Cultura

El tiempo es relativo sin el templo de Cronos

  • Fernando Pérez Suescum, comisario de la muestra, inauguró la cita con 'Los objetos hablan' con una charla en torno a los "depósitos de la memoria"

"Desde que no existe el templo de Cronos, el tiempo es relativo". José Pedro Pérez-Llorca, presidente del Patronato del Museo del Prado, pronunciaba esta frase refiriéndose a la indefinición de los 3000 años de historia que en teoría nos contemplan. Pero sirve también para trabar el sentido de la exposición que desde ayer acoge la Casa de Iberoamérica. Los objetos hablan se estructura sobre una premisa de cercanía: esa dama afectada que vemos en un retrato, y que tan poco parece tener que ver con nosotros, también se creía un espíritu sensible, fuera del mundo, y por eso tocaba el clavicordio, por decir, y posaba frente a su retratista con una corona de flores en la cabeza. Los padres de hace siglos también podían sentir, por ejemplo, que la noche -y el día- eran largos y llenos de horrores, y por eso no dudaban en cubrir a su descendencia de amuletos propiciatorios -una esfera de cristal de cuarzo, pedazos de azabache, una campanilla al cinto para asustar a los malos espíritus-, aunque el padre fuera Felipe III y el bebé, la infanta Margarita Francisca, que murió con siete años, amuletos mediante. Ellos se disfrazaban, nosotros nos disfrazamos. Ellos fumaban, nosotros fumamos. Ellos cocinaban, nosotros cocinamos. A ellos les volvía locos el dolor de muelas, a nosotros también.

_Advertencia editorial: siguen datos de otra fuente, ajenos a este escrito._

<file path="src/hw/rsi_regs.vh">
`ifndef RSI_REGS_VH
`define RSI_REGS_VH
// apb byte offsets
`define RSI_OFF_STATUS    12'h000
`define RSI_OFF_RFLAG     12'h004
`define RSI_OFF_CTRL      12'h008
`define RSI_OFF_IRQ_STAT  12'h00C
`define RSI_OFF_IRQ_MASK  12'h010
`define RSI_OFF_CAUSE     12'h014
// status register fields
`define RSI_BIT_PDF       1
`define RSI_BIT_TOF       0
// reset flag register fields
`define RSI_BIT_LOW_VOLTAGE_RESET_FLAG      2
// control register fields
`define RSI_BIT_INT_EN    0
`define RSI_BIT_TMR_ON    1
`define RSI_BIT_IO_OUT    2
// irq status fields, one per reset class
`define RSI_IRQ_POR       0
`define RSI_IRQ_LVR       1
`define RSI_IRQ_WDT_RUN   2
`define RSI_IRQ_WDT_LP    3
// cause codes
`define RSI_CAUSE_NONE    3'h0
`define RSI_CAUSE_POR     3'h1
`define RSI_CAUSE_LVR     3'h2
`define RSI_CAUSE_WDT_RUN 3'h3
`define RSI_CAUSE_WDT_LP  3'h4
// reset values
`define RSI_RST_PC        16'h0000
`define RSI_RST_MASK      4'h0
`endif

</file>
<file path="src/hw/rsi_classify.v">
`default_nettype none
module rsi_classify (
    // reset sources
    input  wire       por_event,
    input  wire       lvr_event,
    input  wire       wdt_event,
    // mode at the time
    input  wire       low_power_mode,
    // class
    output reg  [2:0] cause
);
`include "rsi_regs.vh"
    // power-on outranks low-voltage, which outranks watchdog
    always @* begin
        if (por_event) begin
            cause = `RSI_CAUSE_POR;
        end else if (lvr_event && !low_power_mode) begin
            cause = `RSI_CAUSE_LVR;
        end else if (wdt_event && low_power_mode) begin
            cause = `RSI_CAUSE_WDT_LP;
        end else if (wdt_event) begin
            cause = `RSI_CAUSE_WDT_RUN;
        end else begin
            cause = `RSI_CAUSE_NONE;
        end
    end
endmodule // rsi_classify
`default_nettype wire

</file>
<file path="src/hw/rsi_top.v">
// The placing of the registers and register access over APB are this design's own decisions.
`default_nettype none
module rsi_top #(
    parameter PC_W     = 16,
    parameter SP_W     = 3,
    parameter IO_W     = 16,
    parameter WDT_W    = 16,
    parameter TB_W     = 16,
    parameter LVR_QUAL = 4
) (
    // apb
    input  wire              pclk,
    input  wire              presetn,
    input  wire              psel,
    input  wire              penable,
    input  wire              pwrite,
    input  wire [11:0]       paddr,
    input  wire [31:0]       pwdata,
    output reg  [31:0]       prdata,
    output reg               pready,
    output reg               pslverr,
    // reset sources, synchronous to pclk
    input  wire              por_req,
    input  wire              lvr_low,
    input  wire              wdt_overflow,
    input  wire              low_power_mode,
    input  wire              wdt_clear,
    // to the core and peripherals
    output reg               core_reset,
    output reg  [PC_W-1:0]   pc_init,
    output reg  [SP_W-1:0]   sp_init,
    output reg               int_enable,
    output reg               timer_on,
    output reg  [IO_W-1:0]   io_dir_out,
    output reg  [WDT_W-1:0]  wdt_count,
    output reg  [TB_W-1:0]   tb_count,
    output reg               irq
);
`include "rsi_regs.vh"
    localparam ST_RUN   = 2'h0;
    localparam ST_RESET = 2'h1;
    localparam QW       = 4;

    reg  [1:0]  state_reg;
    reg  [2:0]  pend_reg;
    reg  [QW-1:0] lvr_cnt_reg;
    reg         lvr_seen_reg;
    reg         tof_reg;
    reg         pdf_reg;
    reg         low_voltage_reset_flag_reg;
    reg  [3:0]  irq_stat_reg;
    reg  [3:0]  irq_mask_reg;
    reg  [2:0]  last_cause_reg;
    reg         por_pend_reg;
    wire [2:0]  cause;
    wire        lvr_qual;
    wire        wr;
    wire        rd;
    reg  [3:0]  irq_set;
    reg  [31:0] rd_mux;

    // low-voltage needs LVR_QUAL consecutive low cycles; ignored in low-power modes
    assign lvr_qual = lvr_low && !low_power_mode && (lvr_cnt_reg == LVR_QUAL[QW-1:0] - 4'h1)
                      && !lvr_seen_reg;
    assign wr = psel && penable && pwrite;
    assign rd = psel && !penable && !pwrite;

    rsi_classify u_cls (
        .por_event      (por_pend_reg),
        .lvr_event      (lvr_qual),
        .wdt_event      (wdt_overflow),
        .low_power_mode (low_power_mode),
        .cause          (cause)
    );

    function [3:0] cause_bit;
        input [2:0] c;
        begin
            case (c)
                `RSI_CAUSE_POR:     cause_bit = 4'h1;
                `RSI_CAUSE_LVR:     cause_bit = 4'h2;
                `RSI_CAUSE_WDT_RUN: cause_bit = 4'h4;
                `RSI_CAUSE_WDT_LP:  cause_bit = 4'h8;
                default:            cause_bit = 4'h0;
            endcase
        end
    endfunction

    always @(posedge pclk or negedge presetn) begin
        if (!presetn) begin
            lvr_cnt_reg  <= {QW{1'b0}};
            lvr_seen_reg <= 1'b0;
        end else if (!lvr_low || low_power_mode) begin
            lvr_cnt_reg  <= {QW{1'b0}};
            lvr_seen_reg <= 1'b0;
        end else if (lvr_cnt_reg != LVR_QUAL[QW-1:0] - 4'h1) begin
            lvr_cnt_reg <= lvr_cnt_reg + 4'h1;
        end else begin
            lvr_seen_reg <= 1'b1;
        end
    end

    // state machine: one cycle of core reset per event, flags applied at release
    always @(posedge pclk or negedge presetn) begin
        if (!presetn) begin
            state_reg    <= ST_RESET;
            pend_reg     <= `RSI_CAUSE_POR;
            por_pend_reg <= 1'b1;
            core_reset   <= 1'b1;
        end else begin
            por_pend_reg <= por_req;
            case (state_reg)
                ST_RUN: begin
                    if (cause != `RSI_CAUSE_NONE) begin
                        state_reg  <= ST_RESET;
                        pend_reg   <= cause;
                        core_reset <= 1'b1;
                    end
                end
                ST_RESET: begin
                    state_reg  <= ST_RUN;
                    core_reset <= 1'b0;
                end
                default: begin
                    state_reg  <= ST_RUN;
                    core_reset <= 1'b0;
                end
            endcase
        end
    end

    wire release_now = (state_reg == ST_RESET);
    wire full_reset  = release_now && (pend_reg != `RSI_CAUSE_WDT_LP);

    // flags updated in the release cycle
    always @(posedge pclk or negedge presetn) begin
        if (!presetn) begin
            tof_reg        <= 1'b0;
            pdf_reg        <= 1'b0;
            last_cause_reg <= `RSI_CAUSE_NONE;
        end else if (release_now) begin
            last_cause_reg <= pend_reg;
            case (pend_reg)
                `RSI_CAUSE_POR: begin
                    tof_reg <= 1'b0;
                    pdf_reg <= 1'b0;
                end
                `RSI_CAUSE_WDT_RUN: begin
                    tof_reg <= 1'b1;
                end
                `RSI_CAUSE_WDT_LP: begin
                    tof_reg <= 1'b1;
                    pdf_reg <= 1'b1;
                end
                default: begin
                    tof_reg <= tof_reg;
                end
            endcase
        end
    end

    // core and peripheral initial state
    always @(posedge pclk or negedge presetn) begin
        if (!presetn) begin
            pc_init    <= {PC_W{1'b0}};
            sp_init    <= {SP_W{1'b0}};
            int_enable <= 1'b0;
            timer_on   <= 1'b0;
            io_dir_out <= {IO_W{1'b0}};
            wdt_count  <= {WDT_W{1'b0}};
            tb_count   <= {TB_W{1'b0}};
        end else begin
            if (release_now) begin
                pc_init <= `RSI_RST_PC;
                sp_init <= {SP_W{1'b0}};
            end
            if (full_reset) begin
                int_enable <= 1'b0;
                timer_on   <= 1'b0;
                io_dir_out <= {IO_W{1'b0}};
            end else if (wr && paddr == `RSI_OFF_CTRL) begin
                int_enable <= pwdata[`RSI_BIT_INT_EN];
                timer_on   <= pwdata[`RSI_BIT_TMR_ON];
                io_dir_out <= {IO_W{pwdata[`RSI_BIT_IO_OUT]}};
            end
            // counters restart from zero on every reset but a low-power watchdog one, and run with no software action
            if (full_reset || wdt_clear) begin
                wdt_count <= {WDT_W{1'b0}};
            end else begin
                wdt_count <= wdt_count + {{(WDT_W-1){1'b0}}, 1'b1};
            end
            if (full_reset) begin
                tb_count <= {TB_W{1'b0}};
            end else begin
                tb_count <= tb_count + {{(TB_W-1){1'b0}}, 1'b1};
            end
        end
    end

    // low-voltage flag and event interrupts: set wins over clear
    always @* begin
        irq_set = release_now ? cause_bit(pend_reg) : 4'h0;
    end

    always @(posedge pclk or negedge presetn) begin
        if (!presetn) begin
            low_voltage_reset_flag_reg     <= 1'b0;
            irq_stat_reg <= 4'h0;
            irq_mask_reg <= `RSI_RST_MASK;
        end else begin
            if (release_now && pend_reg == `RSI_CAUSE_LVR) begin
                low_voltage_reset_flag_reg <= 1'b1;
            end else if (wr && paddr == `RSI_OFF_RFLAG) begin
                low_voltage_reset_flag_reg <= low_voltage_reset_flag_reg & pwdata[`RSI_BIT_LOW_VOLTAGE_RESET_FLAG];
            end
            if (wr && paddr == `RSI_OFF_IRQ_STAT) begin
                irq_stat_reg <= (irq_stat_reg & ~pwdata[3:0]) | irq_set;
            end else begin
                irq_stat_reg <= irq_stat_reg | irq_set;
            end
            if (wr && paddr == `RSI_OFF_IRQ_MASK) begin
                irq_mask_reg <= pwdata[3:0];
            end
        end
    end

    always @* begin
        case (paddr)
            `RSI_OFF_STATUS:   rd_mux = {30'h0, pdf_reg, tof_reg};
            `RSI_OFF_RFLAG:    rd_mux = {29'h0, low_voltage_reset_flag_reg, 2'h0};
            `RSI_OFF_CTRL:     rd_mux = {29'h0, io_dir_out[0], timer_on, int_enable};
            `RSI_OFF_IRQ_STAT: rd_mux = {28'h0, irq_stat_reg};
            `RSI_OFF_IRQ_MASK: rd_mux = {28'h0, irq_mask_reg};
            `RSI_OFF_CAUSE:    rd_mux = {29'h0, last_cause_reg};
            default:           rd_mux = 32'h0;
        endcase
    end

    // zero-wait apb: data latched in setup, ready in access
    always @(posedge pclk or negedge presetn) begin
        if (!presetn) begin
            prdata  <= 32'h0;
            pready  <= 1'b0;
            pslverr <= 1'b0;
            irq     <= 1'b0;
        end else begin
            if (rd) begin
                prdata <= rd_mux;
            end
            pready  <= psel && !penable;
            pslverr <= psel && !penable && (paddr > `RSI_OFF_CAUSE || paddr[1:0] != 2'h0);
            irq     <= |((irq_stat_reg | irq_set) & irq_mask_reg);
        end
    end
endmodule // rsi_top
`default_nettype wire

</file>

Somos tan parecidos. La dama del abanico se da aire como las señoritas de principios del XX, o como nosotros un día de Levante. El tiempo es relativo.

Todo ello explicaba Fernando Pérez Suescum, comisario de la muestra y jefe de Contenidos Didácticos del Área de Educación del Museo Nacional del Prado, en la conferencia inaugural de la exposición: "Los objetos son depósitos de la memoria, cuentan de nosotros y de nuestra personalidad".

Pérez Suescum nos invitaba con sus palabras a mirar en los códigos que presentan, objetos mediante, las piezas que integran la muestra que será, hasta el próximo 20 de septiembre, la colección estrella de la ciudad.

El charlatán sacamuelas, por ejemplo, de Theodoor Rombouts, que nos presenta a un avezado odontólogo del siglo XVII en acción. Entre su instrumental quirúrgico, varios documentos plegados y sellados que acreditan, supuestamente, su formación. "Los papeles pueden ser o no auténticos -indicaba el experto-. Lo que sin duda acredita su experiencia es la ristra de muelas sacadas que lleva colgadas al cuello".

Los objetos hablan también juega a sacar piezas de la realidad que vemos plasmada en las obras. La infanta Isabel Clara Eugenia, embajadora en los Países Bajos, muestra al observador, entre dos dedos anillados, un medallón con la efigie de Felipe II. Al lado del cuadro, podemos ver expuesta la pieza más antigua de la exposición: una medalla de 1559 que conmemora el enlace del monarca con Isabel de Valois. O el espejo con marco de cabezas de águilas que salta al otro lado de El Hechizado posando en el Salón de los Espejos.

"Para mí es un sueño estar aquí, viendo tantas caras amigas y trayendo un trocito de El Prado a la salada claridad de Cádiz -continuaba en su discurso Pérez -Llorca-. Yo no tengo recuerdos de un patio, como los Machado, pero mis recuerdos sí están muy ligados a ese verso. A estos cuadros, que podemos decir estarán en unas condiciones adecuadas de temperatura y humedad, ahora la luz de Cádiz los ilumina. Y yo diría que, bajo esta luz, los cuadros no sólo hablan, sino que cantan bajito (por alegrías)".

Pérez- Llorca agradeció también la colaboración de Rafael Herrador, director territorial de La Caixa en Andalucía Occidental, y de la alcaldesa en funciones de la ciudad, Teófila Martínez, por haber hecho posible esta muestra: "Que este espacio acoja una colección así es un sueño hecho realidad con el que algunos no se hubieran atrevido a soñar -comentó al respecto Martínez-. Al contrario de lo que algunos puedan pensar, los esfuerzos en cultura son muy valiosos. En este sentido, no puedo sino agradecer a todos aquellos que nos han permitido traer importantes exposiciones a este espacio, de modo que nadie pueda pretender hacerse cargo de esta Casa sin que la cultura iberoamericana esté presente en ella".